Roles and regions in the z–P parameter space. a, Each node in a network can be characterized by its within-module degree and its participation coefficient (see Methods for definitions). We classify nodes with z ≥ 2.5 as module hubs and nodes with z < 2.5 as non-hubs. We find that non-hub nodes can be naturally assigned into four different roles: (R1) ultra-peripheral nodes; (R2) peripheral nodes; (R3) non-hub connector nodes; and (R4) non-hub kinless nodes. We find that hub nodes can be naturally assigned into three different roles: (R5) provincial hubs; (R6) connector hubs; and (R7) kinless hubs (see text and Supplementary Information for details). b, Metabolite role determination for the metabolic network of E. coli, as obtained from the MZ database. Each metabolite is represented as a point in the z–P parameter space, and is coloured according to its role. c, Same as b but for the complete KEGG database.

Figure 3

Cartographic representation of the metabolic network of E. coli. Each circle represents a module and is coloured according to the KEGG pathway classification of the metabolites it contains. Certain important nodes are depicted as triangles (non-hub connectors), hexagons (connector hubs) and squares (provincial hubs). Interactions between modules and nodes are depicted using lines, with thickness proportional to the number of actual links. Inset: metabolic network of E. coli, which contains 473 metabolites and 574 links. This representation was obtained using the program Pajek. Each node is coloured according to the ‘main’ colour of its module, as obtained from the cartographic representation.

Figure 4

Roles of metabolites and inter-species conservation. To quantify the relation between roles and conservation, we calculate the loss rate p_lost(R) of each metabolite (see Methods). Each thin line in the graph corresponds to a comparison between two species. Because we are interested in metabolites that are present in some species but missing in others, metabolic networks of species within the same superkingdom—bacteria, eukaryotes and archaea—are usually too similar to provide statistically sound information, especially for roles containing only a few metabolites. Therefore, we consider in our analysis only pairs of species that belong to different superkingdoms. The thick line is the average over all pairs of species.

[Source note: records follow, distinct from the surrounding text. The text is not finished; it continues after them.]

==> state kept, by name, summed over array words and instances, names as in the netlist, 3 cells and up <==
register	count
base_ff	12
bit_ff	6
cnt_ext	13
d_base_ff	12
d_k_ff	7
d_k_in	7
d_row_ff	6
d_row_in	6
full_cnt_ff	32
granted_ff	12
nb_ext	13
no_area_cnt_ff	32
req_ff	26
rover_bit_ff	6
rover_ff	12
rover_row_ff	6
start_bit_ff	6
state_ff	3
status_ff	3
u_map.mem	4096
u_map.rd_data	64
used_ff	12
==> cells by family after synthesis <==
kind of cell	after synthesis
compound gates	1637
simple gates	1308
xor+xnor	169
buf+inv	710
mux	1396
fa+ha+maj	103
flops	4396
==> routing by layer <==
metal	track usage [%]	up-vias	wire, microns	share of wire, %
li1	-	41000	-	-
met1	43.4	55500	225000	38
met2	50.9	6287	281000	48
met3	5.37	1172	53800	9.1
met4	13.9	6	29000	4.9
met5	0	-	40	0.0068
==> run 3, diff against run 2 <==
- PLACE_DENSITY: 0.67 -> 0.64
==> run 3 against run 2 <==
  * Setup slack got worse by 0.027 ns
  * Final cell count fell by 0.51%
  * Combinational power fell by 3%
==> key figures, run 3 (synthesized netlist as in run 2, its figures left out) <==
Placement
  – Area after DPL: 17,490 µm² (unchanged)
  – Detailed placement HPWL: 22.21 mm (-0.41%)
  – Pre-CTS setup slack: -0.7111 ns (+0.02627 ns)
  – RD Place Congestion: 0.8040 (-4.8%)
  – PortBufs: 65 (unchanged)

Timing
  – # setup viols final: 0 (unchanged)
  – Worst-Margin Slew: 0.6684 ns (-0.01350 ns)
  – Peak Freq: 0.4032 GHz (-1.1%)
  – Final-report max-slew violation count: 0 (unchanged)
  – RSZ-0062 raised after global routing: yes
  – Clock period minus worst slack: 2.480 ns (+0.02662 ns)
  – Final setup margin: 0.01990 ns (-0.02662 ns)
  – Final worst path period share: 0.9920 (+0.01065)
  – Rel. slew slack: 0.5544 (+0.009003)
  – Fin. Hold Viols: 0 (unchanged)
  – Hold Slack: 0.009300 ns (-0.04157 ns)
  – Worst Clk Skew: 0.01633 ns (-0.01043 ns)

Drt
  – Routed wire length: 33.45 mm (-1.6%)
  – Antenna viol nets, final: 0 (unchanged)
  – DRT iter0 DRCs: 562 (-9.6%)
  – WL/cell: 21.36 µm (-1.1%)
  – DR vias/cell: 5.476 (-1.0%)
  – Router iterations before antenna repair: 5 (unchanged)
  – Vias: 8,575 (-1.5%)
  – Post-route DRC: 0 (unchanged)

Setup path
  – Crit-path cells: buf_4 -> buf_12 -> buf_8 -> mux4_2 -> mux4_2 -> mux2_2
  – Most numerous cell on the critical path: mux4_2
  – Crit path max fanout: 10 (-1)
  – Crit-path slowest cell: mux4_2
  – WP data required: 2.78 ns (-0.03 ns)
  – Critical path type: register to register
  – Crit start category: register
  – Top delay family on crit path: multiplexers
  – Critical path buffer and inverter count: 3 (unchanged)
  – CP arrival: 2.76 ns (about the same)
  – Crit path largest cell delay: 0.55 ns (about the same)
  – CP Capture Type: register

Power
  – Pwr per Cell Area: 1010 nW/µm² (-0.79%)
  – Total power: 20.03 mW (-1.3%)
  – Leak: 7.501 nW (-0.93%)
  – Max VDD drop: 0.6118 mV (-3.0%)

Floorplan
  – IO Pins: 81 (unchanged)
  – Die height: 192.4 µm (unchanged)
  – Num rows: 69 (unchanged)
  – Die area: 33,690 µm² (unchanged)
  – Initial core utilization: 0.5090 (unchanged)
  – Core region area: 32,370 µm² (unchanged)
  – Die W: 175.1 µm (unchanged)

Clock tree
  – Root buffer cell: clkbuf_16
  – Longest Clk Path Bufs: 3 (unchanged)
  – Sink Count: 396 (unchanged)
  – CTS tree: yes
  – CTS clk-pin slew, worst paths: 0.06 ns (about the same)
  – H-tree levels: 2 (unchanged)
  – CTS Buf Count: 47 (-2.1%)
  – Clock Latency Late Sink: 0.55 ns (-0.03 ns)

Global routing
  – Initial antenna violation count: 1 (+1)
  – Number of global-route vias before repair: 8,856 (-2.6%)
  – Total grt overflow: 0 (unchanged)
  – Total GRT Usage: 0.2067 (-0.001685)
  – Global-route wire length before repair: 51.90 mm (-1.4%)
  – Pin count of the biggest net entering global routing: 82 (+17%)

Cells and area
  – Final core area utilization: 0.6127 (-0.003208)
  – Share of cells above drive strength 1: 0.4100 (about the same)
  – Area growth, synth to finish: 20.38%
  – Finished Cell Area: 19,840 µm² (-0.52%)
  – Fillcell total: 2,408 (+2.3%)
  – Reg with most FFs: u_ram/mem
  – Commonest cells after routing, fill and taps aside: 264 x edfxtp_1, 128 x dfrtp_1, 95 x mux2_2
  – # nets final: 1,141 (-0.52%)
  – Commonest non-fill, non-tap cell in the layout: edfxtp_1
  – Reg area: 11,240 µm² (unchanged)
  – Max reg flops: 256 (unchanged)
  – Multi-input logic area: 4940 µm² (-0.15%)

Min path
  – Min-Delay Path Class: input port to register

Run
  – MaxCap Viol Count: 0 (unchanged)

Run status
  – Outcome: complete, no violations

The loss rate p_lost(R) is maximum for ultra-peripheral (R1) nodes and minimum for connector hubs (R6). Provincial hubs (R5) have a significantly and consistently higher p_lost(R) than non-hub connectors (R3), even though the within-module degree and the total degree of provincial hubs is larger. Note that, out of the total 48 pair comparisons, only in two cases is p_lost(R) lower for provincial hubs than for non-hub connectors, whereas the opposite is true in 44 cases. a, b, Results obtained for the MZ database (a) and the complete KEGG database (b).